YOUR ASSIGNMENT: Write out the listing below exactly, beginning at its first line and ending with the line that contains "stage / startpoint".

EXERCISE INPUT:
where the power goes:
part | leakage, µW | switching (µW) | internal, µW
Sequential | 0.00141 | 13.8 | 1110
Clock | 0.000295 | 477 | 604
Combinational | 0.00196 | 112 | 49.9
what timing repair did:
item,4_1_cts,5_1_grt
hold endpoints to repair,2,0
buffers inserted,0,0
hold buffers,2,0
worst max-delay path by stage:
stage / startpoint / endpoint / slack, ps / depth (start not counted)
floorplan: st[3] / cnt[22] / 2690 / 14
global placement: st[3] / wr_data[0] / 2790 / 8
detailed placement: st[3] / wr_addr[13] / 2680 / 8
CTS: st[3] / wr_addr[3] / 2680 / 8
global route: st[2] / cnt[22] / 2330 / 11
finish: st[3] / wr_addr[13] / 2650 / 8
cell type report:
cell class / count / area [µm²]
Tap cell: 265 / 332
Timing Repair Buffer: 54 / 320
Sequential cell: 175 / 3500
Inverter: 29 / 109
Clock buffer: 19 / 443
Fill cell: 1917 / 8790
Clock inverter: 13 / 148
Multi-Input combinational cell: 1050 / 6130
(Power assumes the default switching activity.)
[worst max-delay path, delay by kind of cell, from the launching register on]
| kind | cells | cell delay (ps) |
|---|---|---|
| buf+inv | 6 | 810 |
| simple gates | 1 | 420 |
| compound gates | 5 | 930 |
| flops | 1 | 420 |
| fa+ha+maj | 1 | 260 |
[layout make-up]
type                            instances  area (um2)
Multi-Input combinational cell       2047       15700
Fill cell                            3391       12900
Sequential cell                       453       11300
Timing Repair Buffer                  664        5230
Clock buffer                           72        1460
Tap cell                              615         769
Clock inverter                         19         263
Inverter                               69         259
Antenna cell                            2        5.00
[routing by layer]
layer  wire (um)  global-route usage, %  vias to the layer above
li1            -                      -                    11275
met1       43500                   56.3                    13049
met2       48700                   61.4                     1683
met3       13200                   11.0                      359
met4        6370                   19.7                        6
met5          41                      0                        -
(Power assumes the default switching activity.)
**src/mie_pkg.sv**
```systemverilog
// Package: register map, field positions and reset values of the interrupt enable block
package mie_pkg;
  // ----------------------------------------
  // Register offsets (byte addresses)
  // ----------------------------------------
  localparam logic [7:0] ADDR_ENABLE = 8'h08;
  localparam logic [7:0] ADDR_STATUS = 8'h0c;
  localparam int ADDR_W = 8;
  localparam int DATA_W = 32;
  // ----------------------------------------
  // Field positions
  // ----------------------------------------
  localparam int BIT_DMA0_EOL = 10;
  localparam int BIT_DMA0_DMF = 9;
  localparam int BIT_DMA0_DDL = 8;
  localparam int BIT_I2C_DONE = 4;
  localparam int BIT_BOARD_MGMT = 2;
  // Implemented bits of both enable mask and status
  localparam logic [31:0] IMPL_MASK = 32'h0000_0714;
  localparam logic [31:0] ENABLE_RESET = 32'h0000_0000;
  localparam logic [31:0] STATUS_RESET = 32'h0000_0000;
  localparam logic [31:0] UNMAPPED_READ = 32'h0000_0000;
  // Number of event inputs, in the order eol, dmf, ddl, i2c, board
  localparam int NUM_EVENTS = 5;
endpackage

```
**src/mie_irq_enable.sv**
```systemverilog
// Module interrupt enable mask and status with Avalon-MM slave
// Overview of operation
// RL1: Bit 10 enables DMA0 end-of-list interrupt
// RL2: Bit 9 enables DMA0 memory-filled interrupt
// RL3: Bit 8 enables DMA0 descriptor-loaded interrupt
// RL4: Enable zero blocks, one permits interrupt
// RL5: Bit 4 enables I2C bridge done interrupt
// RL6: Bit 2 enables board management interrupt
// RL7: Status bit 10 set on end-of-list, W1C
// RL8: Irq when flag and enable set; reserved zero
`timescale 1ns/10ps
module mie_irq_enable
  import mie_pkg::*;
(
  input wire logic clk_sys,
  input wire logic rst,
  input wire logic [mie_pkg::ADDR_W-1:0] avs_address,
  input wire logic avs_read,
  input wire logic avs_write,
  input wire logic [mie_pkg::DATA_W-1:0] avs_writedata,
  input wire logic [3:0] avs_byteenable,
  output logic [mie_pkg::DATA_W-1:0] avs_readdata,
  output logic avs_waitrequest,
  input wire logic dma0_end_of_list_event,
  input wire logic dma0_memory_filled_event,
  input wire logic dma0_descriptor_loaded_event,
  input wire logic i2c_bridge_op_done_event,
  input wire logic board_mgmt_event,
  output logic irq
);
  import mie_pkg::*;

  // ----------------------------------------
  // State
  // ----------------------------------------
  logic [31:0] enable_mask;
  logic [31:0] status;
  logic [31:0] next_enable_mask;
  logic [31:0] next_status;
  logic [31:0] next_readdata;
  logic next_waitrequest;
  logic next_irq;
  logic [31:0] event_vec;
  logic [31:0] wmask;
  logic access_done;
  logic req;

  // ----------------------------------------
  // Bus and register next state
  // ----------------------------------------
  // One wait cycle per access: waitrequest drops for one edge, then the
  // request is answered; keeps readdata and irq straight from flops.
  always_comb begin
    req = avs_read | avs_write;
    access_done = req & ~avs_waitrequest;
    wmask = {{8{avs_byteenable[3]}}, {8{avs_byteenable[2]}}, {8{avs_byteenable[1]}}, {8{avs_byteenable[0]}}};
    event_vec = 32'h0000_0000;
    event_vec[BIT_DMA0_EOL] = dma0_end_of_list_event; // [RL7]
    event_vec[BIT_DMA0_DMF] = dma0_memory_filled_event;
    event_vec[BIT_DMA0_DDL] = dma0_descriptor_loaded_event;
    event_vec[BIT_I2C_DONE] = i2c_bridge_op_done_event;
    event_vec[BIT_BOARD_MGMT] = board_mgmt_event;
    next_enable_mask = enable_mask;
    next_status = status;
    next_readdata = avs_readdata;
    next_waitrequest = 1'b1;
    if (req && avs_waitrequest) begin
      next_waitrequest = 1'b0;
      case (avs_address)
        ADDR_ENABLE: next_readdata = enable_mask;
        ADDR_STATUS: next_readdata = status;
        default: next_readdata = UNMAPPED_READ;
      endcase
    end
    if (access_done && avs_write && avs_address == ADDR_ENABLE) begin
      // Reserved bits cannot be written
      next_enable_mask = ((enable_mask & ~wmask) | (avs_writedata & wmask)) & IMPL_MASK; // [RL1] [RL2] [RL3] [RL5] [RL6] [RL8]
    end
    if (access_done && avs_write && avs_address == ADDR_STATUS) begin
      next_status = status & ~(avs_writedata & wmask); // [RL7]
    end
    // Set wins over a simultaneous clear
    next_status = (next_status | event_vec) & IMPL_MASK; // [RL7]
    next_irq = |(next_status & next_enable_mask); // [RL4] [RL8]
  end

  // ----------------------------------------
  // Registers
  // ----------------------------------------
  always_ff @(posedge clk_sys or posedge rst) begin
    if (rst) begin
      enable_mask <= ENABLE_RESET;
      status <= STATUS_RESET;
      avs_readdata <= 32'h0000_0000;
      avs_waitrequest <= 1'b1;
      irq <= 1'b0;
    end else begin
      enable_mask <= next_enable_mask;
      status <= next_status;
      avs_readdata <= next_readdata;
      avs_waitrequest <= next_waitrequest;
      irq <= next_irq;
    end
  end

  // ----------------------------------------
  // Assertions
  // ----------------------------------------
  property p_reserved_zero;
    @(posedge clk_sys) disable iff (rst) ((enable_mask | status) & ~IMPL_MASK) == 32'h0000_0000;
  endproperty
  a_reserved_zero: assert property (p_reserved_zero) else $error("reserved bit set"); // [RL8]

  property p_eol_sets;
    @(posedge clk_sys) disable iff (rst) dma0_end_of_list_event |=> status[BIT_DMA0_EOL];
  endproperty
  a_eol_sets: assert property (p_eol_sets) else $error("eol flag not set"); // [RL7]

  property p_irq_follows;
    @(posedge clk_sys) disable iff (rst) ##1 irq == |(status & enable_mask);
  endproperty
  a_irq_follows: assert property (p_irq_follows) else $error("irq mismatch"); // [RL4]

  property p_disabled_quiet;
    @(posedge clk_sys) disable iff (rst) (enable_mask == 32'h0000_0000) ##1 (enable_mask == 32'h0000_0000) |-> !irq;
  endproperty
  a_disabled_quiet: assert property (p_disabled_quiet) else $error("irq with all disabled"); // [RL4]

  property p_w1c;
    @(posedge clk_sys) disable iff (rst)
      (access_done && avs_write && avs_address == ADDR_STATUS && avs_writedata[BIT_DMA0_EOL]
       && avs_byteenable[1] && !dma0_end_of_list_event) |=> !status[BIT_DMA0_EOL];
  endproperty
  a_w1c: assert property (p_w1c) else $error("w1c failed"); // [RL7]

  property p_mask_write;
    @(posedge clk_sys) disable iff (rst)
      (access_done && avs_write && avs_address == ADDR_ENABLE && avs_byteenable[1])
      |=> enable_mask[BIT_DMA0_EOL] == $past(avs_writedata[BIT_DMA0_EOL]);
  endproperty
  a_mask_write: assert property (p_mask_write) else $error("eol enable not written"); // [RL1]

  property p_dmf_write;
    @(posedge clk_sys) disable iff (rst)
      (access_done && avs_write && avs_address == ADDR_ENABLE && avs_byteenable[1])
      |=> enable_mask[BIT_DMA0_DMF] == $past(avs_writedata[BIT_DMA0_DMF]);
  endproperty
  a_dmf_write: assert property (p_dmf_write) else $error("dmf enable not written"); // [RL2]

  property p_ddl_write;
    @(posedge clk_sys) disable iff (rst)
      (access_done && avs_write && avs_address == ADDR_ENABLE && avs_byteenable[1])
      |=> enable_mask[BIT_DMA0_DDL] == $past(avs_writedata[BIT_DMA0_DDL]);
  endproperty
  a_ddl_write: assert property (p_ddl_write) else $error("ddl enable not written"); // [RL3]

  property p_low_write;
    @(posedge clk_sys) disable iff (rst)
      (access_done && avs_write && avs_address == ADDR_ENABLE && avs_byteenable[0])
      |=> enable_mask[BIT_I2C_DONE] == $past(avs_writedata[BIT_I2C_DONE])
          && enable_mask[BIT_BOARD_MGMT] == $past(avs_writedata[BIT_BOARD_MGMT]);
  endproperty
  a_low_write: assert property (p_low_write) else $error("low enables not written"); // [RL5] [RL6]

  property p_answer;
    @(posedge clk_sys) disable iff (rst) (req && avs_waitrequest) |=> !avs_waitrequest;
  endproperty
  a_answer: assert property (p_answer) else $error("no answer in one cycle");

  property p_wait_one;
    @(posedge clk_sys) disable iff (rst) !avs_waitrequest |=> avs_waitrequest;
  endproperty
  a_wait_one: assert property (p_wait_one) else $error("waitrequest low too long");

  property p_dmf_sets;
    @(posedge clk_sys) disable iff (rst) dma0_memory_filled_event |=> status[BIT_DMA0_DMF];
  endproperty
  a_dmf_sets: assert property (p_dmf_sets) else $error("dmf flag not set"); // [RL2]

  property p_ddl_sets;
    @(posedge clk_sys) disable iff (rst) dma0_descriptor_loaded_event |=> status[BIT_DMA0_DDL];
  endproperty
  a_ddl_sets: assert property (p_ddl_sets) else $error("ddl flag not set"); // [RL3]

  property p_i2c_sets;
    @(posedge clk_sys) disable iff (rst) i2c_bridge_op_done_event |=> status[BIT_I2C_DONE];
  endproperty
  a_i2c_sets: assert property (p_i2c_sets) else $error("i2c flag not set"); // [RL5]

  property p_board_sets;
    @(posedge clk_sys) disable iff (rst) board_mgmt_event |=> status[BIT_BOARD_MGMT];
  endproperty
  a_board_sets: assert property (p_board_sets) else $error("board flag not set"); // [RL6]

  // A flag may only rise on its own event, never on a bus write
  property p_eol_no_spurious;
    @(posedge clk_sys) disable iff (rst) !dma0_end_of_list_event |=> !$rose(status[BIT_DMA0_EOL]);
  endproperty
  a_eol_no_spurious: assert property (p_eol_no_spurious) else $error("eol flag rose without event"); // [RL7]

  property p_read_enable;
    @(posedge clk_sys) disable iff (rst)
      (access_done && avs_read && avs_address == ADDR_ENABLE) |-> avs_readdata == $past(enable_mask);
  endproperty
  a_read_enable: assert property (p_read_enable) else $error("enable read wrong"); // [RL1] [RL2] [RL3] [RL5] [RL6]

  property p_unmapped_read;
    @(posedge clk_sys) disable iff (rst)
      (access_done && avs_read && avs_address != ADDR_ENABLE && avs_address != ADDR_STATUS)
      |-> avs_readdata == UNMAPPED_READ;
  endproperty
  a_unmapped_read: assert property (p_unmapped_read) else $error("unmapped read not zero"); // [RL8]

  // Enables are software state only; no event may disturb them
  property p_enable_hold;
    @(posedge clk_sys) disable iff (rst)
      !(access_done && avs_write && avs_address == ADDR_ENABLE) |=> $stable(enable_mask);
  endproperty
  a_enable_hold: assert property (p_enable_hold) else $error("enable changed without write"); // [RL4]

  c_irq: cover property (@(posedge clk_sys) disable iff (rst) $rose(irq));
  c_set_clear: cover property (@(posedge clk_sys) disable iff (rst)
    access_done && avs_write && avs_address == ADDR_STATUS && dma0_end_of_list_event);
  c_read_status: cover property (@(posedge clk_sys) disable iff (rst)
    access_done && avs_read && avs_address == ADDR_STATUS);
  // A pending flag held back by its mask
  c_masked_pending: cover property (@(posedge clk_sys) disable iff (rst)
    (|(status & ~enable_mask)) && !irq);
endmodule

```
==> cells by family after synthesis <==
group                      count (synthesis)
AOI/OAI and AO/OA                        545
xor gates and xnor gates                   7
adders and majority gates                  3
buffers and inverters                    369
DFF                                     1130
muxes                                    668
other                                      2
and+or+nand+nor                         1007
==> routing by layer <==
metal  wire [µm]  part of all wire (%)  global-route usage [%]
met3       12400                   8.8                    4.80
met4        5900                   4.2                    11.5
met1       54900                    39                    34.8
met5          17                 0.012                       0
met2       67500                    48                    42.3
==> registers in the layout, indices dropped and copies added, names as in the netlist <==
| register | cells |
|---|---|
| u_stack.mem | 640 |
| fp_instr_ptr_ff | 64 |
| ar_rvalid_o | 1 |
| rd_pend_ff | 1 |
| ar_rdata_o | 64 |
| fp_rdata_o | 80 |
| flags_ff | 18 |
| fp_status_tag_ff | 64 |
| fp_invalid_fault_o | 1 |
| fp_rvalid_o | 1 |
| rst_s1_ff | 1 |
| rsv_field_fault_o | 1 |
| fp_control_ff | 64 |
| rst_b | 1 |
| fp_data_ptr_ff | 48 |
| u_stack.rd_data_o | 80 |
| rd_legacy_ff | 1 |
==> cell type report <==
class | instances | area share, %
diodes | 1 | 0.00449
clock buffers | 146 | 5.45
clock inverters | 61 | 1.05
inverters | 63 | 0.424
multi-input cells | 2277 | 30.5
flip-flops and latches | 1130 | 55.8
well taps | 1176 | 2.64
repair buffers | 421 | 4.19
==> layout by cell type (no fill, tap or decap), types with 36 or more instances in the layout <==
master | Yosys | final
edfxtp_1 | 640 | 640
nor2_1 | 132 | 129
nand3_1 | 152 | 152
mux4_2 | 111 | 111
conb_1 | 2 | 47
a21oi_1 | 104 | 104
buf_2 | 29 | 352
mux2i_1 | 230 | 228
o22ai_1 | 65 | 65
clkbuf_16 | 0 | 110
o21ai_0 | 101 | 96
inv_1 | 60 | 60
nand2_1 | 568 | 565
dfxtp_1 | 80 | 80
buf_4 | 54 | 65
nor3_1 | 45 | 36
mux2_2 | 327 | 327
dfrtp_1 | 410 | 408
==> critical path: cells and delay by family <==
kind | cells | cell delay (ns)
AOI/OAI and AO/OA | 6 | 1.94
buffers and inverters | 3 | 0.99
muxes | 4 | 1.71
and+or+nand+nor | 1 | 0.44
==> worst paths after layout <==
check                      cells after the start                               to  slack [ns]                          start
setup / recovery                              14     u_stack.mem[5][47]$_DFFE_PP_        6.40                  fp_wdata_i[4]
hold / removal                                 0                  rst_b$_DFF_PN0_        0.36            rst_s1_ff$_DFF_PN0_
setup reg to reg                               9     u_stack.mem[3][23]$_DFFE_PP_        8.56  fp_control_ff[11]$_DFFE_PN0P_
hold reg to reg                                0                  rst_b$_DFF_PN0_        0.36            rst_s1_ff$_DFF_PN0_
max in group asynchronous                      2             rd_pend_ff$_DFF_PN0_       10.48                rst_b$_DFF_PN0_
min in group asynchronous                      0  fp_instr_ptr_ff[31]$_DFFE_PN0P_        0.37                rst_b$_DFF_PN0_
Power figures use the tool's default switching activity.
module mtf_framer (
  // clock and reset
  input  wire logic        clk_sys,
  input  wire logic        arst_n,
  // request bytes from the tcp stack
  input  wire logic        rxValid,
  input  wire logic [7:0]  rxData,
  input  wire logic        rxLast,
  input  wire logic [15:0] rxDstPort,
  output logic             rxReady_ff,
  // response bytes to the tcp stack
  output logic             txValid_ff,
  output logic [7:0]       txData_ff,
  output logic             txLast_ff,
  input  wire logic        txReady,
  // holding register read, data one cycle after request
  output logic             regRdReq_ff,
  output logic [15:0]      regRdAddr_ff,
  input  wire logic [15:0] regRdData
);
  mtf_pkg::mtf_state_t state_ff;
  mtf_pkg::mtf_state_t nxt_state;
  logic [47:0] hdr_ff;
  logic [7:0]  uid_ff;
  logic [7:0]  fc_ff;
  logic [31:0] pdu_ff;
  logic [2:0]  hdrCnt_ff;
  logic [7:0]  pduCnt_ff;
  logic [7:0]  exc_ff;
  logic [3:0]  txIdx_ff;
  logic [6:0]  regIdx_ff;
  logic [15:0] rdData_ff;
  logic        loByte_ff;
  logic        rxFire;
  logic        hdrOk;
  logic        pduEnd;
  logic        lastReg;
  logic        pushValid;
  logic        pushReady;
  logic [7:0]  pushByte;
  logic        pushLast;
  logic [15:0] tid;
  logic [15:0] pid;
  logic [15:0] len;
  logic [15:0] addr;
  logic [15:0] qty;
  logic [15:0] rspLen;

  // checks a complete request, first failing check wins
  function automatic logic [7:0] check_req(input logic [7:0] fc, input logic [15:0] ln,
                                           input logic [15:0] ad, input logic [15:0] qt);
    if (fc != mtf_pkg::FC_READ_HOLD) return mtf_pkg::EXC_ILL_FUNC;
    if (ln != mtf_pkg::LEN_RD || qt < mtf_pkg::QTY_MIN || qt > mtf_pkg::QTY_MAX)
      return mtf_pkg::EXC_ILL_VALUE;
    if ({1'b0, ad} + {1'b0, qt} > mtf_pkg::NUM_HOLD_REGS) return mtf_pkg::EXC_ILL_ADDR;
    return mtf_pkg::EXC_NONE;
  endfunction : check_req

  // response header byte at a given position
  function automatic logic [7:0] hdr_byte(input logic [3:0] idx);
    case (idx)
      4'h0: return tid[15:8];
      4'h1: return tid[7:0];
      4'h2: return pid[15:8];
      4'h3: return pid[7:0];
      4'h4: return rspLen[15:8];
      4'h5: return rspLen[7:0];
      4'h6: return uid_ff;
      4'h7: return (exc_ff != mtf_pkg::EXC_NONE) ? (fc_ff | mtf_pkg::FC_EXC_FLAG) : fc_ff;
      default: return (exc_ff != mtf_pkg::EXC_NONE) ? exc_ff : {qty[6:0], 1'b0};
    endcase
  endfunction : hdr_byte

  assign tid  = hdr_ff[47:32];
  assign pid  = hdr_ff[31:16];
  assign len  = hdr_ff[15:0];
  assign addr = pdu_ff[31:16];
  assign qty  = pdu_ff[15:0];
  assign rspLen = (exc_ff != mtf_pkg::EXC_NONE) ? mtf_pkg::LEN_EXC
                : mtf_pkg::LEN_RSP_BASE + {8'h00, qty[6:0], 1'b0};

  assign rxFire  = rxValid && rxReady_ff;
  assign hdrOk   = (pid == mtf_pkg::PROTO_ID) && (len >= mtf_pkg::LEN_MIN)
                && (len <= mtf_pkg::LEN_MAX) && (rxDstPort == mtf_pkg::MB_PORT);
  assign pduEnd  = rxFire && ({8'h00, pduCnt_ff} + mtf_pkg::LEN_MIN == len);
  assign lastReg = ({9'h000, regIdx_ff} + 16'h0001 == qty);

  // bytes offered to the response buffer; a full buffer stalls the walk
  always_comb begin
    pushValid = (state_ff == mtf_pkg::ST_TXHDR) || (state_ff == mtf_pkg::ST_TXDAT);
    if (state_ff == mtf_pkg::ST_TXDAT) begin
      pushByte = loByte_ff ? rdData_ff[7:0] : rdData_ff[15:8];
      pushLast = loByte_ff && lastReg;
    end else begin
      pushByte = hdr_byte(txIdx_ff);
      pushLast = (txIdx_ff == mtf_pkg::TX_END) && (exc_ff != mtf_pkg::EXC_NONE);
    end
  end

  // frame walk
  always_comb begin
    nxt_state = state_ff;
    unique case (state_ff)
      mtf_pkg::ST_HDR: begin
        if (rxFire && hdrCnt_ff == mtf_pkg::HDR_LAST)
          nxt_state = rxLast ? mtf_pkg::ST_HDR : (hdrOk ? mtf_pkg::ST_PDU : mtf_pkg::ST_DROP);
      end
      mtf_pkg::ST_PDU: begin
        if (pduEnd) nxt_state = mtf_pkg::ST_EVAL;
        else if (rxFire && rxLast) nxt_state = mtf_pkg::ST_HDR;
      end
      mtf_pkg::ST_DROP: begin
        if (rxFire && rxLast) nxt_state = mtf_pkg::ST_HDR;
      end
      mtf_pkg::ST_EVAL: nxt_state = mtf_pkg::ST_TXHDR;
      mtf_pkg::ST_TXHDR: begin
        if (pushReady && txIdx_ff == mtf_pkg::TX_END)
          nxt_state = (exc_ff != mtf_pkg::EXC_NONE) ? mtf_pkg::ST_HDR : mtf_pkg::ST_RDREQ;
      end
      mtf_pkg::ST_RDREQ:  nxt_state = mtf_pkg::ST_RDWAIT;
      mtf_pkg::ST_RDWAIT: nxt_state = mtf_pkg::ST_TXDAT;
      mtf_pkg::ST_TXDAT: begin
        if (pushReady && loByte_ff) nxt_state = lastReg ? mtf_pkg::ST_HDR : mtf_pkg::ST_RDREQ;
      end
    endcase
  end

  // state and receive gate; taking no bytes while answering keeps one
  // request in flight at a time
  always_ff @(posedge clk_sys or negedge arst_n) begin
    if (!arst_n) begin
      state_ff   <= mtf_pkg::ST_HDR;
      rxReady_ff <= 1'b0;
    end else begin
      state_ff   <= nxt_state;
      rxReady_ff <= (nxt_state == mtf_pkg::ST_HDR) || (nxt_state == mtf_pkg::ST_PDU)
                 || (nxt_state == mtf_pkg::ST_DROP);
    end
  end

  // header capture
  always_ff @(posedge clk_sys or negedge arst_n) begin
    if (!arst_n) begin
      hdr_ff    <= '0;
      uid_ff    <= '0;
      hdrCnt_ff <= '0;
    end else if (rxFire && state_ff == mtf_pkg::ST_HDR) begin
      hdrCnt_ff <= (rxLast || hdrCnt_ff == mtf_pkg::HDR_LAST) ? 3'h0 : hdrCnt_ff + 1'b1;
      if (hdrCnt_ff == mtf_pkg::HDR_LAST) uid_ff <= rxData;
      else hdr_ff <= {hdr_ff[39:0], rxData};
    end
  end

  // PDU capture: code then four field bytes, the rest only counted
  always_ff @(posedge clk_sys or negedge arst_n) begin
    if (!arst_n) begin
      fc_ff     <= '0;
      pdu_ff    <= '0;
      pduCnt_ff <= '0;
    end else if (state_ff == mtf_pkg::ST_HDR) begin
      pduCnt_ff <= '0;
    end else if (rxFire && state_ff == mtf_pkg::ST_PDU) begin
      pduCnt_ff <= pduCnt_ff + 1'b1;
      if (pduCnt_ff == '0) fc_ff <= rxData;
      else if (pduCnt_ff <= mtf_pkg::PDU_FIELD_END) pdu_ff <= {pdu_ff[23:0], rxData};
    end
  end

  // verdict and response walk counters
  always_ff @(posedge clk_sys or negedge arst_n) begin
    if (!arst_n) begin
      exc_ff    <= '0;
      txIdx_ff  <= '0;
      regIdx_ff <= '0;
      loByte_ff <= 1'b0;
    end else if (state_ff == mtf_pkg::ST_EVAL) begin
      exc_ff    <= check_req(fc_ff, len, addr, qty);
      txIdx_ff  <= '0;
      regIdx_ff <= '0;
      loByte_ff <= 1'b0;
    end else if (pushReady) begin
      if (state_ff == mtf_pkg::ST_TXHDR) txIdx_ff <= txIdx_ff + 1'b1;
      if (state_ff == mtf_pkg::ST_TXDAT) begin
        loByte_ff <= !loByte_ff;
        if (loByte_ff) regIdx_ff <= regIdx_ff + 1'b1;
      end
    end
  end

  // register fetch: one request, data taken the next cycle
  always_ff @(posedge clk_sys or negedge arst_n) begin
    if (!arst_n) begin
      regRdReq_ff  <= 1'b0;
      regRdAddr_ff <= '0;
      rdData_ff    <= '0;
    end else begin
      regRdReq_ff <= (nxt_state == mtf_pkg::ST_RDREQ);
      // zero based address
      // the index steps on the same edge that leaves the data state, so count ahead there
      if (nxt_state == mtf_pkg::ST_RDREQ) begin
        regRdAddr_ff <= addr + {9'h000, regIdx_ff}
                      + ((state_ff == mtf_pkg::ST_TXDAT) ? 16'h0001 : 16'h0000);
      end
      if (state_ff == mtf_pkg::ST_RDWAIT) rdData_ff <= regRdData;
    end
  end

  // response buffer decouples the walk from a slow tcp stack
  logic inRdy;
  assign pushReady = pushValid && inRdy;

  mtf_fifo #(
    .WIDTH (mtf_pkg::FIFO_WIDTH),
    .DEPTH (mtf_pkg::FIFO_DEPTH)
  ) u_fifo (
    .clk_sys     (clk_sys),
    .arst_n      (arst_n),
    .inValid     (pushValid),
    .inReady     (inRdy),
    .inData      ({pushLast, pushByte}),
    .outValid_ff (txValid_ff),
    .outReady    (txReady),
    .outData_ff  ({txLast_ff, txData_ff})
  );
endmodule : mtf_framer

ANSWER TO THE EXERCISE:
where the power goes:
part | leakage, µW | switching (µW) | internal, µW
Sequential | 0.00141 | 13.8 | 1110
Clock | 0.000295 | 477 | 604
Combinational | 0.00196 | 112 | 49.9
what timing repair did:
item,4_1_cts,5_1_grt
hold endpoints to repair,2,0
buffers inserted,0,0
hold buffers,2,0
worst max-delay path by stage:
stage / startpoint / endpoint / slack, ps / depth (start not counted)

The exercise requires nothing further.